Action item
The lines to extract run from the first line of the entries through the line that contains "export RECOVER_POWER = 100"; reproduce exactly those lines and no others.

Given records
------

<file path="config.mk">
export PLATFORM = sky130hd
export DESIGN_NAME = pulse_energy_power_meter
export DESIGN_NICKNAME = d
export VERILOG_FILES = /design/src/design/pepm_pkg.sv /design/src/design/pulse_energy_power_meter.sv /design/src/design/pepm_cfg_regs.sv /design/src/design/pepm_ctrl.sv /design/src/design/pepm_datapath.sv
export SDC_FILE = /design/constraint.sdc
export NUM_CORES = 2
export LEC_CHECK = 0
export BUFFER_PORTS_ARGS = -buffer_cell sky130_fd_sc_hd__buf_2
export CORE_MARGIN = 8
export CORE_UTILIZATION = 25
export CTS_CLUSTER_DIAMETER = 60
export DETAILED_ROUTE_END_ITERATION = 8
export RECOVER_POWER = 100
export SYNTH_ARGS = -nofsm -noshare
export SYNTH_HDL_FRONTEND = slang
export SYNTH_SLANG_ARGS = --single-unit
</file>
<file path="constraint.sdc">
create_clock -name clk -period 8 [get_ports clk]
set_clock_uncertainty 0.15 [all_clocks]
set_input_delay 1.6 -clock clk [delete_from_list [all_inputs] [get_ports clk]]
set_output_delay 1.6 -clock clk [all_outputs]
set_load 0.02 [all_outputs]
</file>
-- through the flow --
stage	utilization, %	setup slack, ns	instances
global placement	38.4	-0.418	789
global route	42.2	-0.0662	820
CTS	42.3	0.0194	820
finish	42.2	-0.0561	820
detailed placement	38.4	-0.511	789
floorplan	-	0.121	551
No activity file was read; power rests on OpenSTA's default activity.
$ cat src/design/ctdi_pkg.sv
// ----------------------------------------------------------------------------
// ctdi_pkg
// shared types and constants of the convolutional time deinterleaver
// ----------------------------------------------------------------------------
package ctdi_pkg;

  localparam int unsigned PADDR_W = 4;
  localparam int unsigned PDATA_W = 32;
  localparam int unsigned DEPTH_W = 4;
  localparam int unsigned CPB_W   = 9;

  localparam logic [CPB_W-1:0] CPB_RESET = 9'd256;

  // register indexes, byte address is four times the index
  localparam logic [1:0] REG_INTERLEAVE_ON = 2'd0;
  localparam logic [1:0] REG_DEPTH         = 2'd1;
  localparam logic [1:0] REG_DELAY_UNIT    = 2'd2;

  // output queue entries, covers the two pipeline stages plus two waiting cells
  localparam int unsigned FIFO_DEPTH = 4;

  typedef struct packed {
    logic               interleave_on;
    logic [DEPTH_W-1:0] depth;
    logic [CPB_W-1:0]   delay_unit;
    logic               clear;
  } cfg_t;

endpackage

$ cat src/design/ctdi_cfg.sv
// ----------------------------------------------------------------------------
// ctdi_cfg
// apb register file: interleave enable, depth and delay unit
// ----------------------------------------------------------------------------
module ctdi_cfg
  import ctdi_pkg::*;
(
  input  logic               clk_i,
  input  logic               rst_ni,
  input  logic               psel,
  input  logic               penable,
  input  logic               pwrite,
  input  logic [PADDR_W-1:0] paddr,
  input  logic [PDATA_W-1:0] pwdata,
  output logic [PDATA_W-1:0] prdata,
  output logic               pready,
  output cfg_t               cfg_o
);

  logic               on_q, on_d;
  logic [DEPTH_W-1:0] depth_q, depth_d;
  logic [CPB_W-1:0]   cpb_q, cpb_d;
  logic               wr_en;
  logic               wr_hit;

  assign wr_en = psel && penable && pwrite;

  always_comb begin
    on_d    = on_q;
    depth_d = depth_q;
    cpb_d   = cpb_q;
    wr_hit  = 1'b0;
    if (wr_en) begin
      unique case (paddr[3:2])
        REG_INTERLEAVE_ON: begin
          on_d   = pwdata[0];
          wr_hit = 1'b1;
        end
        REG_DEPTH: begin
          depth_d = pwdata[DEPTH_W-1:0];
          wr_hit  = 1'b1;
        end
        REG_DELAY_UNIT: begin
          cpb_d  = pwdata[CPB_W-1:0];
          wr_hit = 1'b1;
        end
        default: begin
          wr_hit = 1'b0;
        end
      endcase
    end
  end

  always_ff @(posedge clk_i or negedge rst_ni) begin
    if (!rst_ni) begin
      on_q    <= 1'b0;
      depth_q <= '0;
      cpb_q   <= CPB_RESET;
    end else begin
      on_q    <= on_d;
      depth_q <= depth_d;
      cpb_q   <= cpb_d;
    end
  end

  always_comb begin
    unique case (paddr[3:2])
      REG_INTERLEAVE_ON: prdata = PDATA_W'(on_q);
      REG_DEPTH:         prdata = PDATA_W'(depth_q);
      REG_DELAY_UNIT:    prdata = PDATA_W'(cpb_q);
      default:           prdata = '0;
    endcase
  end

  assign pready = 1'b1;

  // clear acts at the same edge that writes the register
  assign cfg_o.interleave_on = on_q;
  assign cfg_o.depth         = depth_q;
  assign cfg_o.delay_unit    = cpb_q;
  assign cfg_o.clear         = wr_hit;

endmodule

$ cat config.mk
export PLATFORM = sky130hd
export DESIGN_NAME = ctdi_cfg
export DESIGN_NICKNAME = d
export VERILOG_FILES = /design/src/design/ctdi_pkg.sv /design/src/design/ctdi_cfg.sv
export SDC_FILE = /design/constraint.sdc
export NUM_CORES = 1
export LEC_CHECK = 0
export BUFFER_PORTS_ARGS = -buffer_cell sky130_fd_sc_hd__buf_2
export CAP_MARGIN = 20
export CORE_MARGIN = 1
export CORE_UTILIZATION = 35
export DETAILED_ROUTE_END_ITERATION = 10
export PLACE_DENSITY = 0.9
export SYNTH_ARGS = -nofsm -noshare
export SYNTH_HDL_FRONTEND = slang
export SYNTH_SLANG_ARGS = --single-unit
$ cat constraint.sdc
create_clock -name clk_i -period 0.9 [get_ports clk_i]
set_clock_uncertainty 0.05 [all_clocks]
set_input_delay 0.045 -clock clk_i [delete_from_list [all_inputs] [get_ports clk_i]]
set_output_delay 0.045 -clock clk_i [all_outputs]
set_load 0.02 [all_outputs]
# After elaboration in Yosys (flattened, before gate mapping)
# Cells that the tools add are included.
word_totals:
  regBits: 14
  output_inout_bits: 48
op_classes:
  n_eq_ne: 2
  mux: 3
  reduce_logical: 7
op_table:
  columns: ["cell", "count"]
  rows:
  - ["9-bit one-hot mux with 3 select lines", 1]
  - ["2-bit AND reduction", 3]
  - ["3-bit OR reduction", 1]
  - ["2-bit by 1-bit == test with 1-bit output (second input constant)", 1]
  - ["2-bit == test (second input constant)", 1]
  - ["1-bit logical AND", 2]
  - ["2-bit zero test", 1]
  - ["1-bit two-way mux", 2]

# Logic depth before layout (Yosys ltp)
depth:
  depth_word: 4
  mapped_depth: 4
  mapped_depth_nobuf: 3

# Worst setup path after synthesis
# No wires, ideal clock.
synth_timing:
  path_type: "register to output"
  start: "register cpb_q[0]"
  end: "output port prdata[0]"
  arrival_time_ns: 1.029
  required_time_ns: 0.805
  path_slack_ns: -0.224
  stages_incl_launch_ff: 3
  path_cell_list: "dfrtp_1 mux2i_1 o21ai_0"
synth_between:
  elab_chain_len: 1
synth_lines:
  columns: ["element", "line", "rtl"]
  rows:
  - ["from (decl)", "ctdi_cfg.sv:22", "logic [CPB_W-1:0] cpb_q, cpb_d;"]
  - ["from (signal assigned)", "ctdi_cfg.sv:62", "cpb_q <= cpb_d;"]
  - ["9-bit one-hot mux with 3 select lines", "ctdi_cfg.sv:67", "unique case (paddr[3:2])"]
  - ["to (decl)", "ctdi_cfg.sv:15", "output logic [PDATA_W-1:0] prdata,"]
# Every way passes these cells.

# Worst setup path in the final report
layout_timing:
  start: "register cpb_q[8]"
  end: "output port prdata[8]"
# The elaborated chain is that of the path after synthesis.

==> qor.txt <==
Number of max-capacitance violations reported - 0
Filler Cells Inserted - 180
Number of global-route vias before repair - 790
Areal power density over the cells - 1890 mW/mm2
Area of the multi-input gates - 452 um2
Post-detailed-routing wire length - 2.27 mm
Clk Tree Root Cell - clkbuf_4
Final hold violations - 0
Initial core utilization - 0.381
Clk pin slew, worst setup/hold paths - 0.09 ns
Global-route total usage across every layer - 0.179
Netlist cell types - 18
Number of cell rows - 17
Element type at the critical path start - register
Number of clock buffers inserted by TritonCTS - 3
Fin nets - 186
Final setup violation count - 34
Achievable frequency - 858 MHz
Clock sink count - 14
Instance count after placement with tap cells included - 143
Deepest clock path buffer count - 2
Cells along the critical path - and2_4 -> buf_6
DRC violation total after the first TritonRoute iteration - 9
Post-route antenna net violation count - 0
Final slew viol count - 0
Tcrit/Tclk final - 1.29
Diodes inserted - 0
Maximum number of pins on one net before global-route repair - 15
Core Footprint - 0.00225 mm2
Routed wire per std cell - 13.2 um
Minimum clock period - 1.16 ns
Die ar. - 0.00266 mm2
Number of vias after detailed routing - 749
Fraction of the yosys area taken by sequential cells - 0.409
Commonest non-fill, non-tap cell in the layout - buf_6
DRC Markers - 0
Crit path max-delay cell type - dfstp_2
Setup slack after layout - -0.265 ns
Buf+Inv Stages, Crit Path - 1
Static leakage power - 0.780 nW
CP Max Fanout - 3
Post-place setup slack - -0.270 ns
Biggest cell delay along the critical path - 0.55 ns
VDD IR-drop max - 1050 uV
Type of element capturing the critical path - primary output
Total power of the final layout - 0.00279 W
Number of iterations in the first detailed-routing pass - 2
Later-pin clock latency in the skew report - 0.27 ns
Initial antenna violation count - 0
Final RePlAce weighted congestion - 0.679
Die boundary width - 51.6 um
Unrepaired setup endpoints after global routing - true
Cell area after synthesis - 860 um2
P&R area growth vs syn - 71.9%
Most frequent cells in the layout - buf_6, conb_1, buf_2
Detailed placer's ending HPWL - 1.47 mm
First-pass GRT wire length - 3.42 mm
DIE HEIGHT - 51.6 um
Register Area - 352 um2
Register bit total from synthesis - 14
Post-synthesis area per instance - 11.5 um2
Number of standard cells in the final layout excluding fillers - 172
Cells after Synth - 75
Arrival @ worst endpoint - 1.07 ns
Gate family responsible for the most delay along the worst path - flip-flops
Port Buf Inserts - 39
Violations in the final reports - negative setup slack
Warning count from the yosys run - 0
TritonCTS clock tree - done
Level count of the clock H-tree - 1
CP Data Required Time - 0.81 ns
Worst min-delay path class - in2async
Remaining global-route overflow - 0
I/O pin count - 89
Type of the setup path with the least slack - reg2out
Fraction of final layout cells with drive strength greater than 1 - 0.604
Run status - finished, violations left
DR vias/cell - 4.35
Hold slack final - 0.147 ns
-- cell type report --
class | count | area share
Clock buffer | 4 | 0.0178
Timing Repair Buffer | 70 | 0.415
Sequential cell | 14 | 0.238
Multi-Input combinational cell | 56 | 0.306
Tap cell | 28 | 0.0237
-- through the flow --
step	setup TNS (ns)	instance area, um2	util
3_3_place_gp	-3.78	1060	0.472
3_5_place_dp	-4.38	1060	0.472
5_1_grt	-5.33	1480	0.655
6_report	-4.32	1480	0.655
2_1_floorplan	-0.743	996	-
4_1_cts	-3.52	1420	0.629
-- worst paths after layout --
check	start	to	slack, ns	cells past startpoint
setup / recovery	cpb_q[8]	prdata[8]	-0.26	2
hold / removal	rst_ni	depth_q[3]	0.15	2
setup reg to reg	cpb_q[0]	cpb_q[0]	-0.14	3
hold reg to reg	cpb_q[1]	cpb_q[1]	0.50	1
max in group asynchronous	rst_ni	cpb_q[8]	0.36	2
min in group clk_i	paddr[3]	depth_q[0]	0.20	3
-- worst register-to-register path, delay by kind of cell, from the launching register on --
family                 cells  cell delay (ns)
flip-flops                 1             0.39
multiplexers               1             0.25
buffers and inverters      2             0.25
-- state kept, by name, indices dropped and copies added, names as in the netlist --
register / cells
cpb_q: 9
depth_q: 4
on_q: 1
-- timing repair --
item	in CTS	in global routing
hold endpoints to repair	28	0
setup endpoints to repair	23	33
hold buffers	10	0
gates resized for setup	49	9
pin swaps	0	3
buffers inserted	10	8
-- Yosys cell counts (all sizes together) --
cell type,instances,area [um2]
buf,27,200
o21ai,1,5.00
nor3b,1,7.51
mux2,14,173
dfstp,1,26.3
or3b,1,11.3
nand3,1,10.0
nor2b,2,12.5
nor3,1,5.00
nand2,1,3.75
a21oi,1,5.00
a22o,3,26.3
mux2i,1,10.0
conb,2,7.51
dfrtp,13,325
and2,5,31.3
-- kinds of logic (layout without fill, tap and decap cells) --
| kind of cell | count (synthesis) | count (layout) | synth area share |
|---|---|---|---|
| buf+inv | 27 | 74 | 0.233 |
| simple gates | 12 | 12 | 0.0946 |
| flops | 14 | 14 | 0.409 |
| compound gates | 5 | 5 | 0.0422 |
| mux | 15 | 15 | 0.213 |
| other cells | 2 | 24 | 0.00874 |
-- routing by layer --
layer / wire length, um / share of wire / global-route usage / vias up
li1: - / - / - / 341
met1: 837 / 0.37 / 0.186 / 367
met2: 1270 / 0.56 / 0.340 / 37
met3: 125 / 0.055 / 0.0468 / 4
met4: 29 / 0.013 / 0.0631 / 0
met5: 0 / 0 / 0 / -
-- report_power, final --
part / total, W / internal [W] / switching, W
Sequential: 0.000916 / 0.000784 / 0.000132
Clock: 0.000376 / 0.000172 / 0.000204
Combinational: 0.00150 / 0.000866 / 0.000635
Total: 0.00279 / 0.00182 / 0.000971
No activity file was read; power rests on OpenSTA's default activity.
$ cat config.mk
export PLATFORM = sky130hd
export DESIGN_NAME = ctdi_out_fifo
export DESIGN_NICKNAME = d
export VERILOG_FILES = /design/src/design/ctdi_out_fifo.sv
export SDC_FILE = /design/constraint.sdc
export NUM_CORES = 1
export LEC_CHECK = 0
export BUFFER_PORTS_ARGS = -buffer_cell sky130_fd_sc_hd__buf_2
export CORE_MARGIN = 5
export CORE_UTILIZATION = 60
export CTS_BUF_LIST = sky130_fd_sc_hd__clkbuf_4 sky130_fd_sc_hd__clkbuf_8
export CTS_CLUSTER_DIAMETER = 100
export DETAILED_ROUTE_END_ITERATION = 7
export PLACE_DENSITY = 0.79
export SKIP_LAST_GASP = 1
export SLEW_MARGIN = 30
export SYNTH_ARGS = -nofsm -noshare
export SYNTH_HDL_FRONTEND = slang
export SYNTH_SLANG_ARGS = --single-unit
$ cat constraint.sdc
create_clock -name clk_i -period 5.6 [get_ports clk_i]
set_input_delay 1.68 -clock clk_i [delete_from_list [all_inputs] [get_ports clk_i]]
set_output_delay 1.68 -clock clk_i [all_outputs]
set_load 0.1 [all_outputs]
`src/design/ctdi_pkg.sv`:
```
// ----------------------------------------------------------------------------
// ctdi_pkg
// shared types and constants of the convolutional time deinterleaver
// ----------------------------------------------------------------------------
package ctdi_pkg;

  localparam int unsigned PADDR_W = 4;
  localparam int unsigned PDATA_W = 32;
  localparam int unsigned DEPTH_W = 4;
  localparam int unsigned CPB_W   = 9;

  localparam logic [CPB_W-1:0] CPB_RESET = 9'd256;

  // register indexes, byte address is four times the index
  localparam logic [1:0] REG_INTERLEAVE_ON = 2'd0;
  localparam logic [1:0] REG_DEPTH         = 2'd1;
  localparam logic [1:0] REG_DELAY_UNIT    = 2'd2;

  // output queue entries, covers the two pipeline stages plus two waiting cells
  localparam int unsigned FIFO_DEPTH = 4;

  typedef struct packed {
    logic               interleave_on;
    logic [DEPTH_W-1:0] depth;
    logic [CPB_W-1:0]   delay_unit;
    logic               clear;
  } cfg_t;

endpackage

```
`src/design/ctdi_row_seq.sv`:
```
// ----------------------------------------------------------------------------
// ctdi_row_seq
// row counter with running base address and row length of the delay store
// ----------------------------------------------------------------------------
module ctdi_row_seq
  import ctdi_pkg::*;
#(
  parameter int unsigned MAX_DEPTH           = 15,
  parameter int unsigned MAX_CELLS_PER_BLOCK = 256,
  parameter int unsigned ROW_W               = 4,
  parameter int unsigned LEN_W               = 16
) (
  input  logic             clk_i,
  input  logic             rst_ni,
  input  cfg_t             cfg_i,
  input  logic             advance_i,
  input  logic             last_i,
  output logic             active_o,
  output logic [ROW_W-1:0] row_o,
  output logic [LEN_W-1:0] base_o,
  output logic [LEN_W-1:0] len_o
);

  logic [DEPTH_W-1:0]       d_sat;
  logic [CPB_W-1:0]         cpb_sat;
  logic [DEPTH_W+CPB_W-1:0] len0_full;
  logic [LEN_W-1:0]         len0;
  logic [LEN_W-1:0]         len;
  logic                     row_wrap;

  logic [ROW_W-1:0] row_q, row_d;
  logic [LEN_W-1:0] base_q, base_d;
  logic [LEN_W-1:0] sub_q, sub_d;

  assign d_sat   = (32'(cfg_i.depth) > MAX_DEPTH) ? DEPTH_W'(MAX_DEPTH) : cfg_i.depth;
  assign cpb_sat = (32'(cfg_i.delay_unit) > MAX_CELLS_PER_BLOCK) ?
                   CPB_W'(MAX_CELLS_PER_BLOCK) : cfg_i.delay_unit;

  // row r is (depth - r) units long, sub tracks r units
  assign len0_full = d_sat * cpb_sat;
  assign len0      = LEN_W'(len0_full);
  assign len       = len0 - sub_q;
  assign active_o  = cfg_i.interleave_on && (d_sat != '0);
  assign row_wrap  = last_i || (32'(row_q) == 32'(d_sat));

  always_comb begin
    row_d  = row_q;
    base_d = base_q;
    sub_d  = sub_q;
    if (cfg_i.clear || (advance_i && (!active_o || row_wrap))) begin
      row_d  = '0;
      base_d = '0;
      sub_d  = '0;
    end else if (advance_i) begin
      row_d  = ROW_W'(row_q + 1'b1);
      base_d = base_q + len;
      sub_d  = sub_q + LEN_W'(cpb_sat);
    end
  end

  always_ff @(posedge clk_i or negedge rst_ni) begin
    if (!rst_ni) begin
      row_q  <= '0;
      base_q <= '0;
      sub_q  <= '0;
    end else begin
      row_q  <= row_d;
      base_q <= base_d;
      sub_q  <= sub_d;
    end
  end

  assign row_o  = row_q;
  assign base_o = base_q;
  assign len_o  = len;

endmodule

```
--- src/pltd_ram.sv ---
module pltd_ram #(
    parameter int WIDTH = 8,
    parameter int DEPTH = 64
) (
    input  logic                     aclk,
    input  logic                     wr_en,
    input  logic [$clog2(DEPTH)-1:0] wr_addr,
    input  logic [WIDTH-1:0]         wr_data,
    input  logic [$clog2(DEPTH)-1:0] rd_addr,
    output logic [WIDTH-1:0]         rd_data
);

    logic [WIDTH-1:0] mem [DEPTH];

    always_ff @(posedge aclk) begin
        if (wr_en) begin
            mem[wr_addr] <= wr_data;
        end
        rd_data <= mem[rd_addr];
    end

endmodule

------

Your response
<file path="config.mk">
export PLATFORM = sky130hd
export DESIGN_NAME = pulse_energy_power_meter
export DESIGN_NICKNAME = d
export VERILOG_FILES = /design/src/design/pepm_pkg.sv /design/src/design/pulse_energy_power_meter.sv /design/src/design/pepm_cfg_regs.sv /design/src/design/pepm_ctrl.sv /design/src/design/pepm_datapath.sv
export SDC_FILE = /design/constraint.sdc
export NUM_CORES = 2
export LEC_CHECK = 0
export BUFFER_PORTS_ARGS = -buffer_cell sky130_fd_sc_hd__buf_2
export CORE_MARGIN = 8
export CORE_UTILIZATION = 25
export CTS_CLUSTER_DIAMETER = 60
export DETAILED_ROUTE_END_ITERATION = 8
export RECOVER_POWER = 100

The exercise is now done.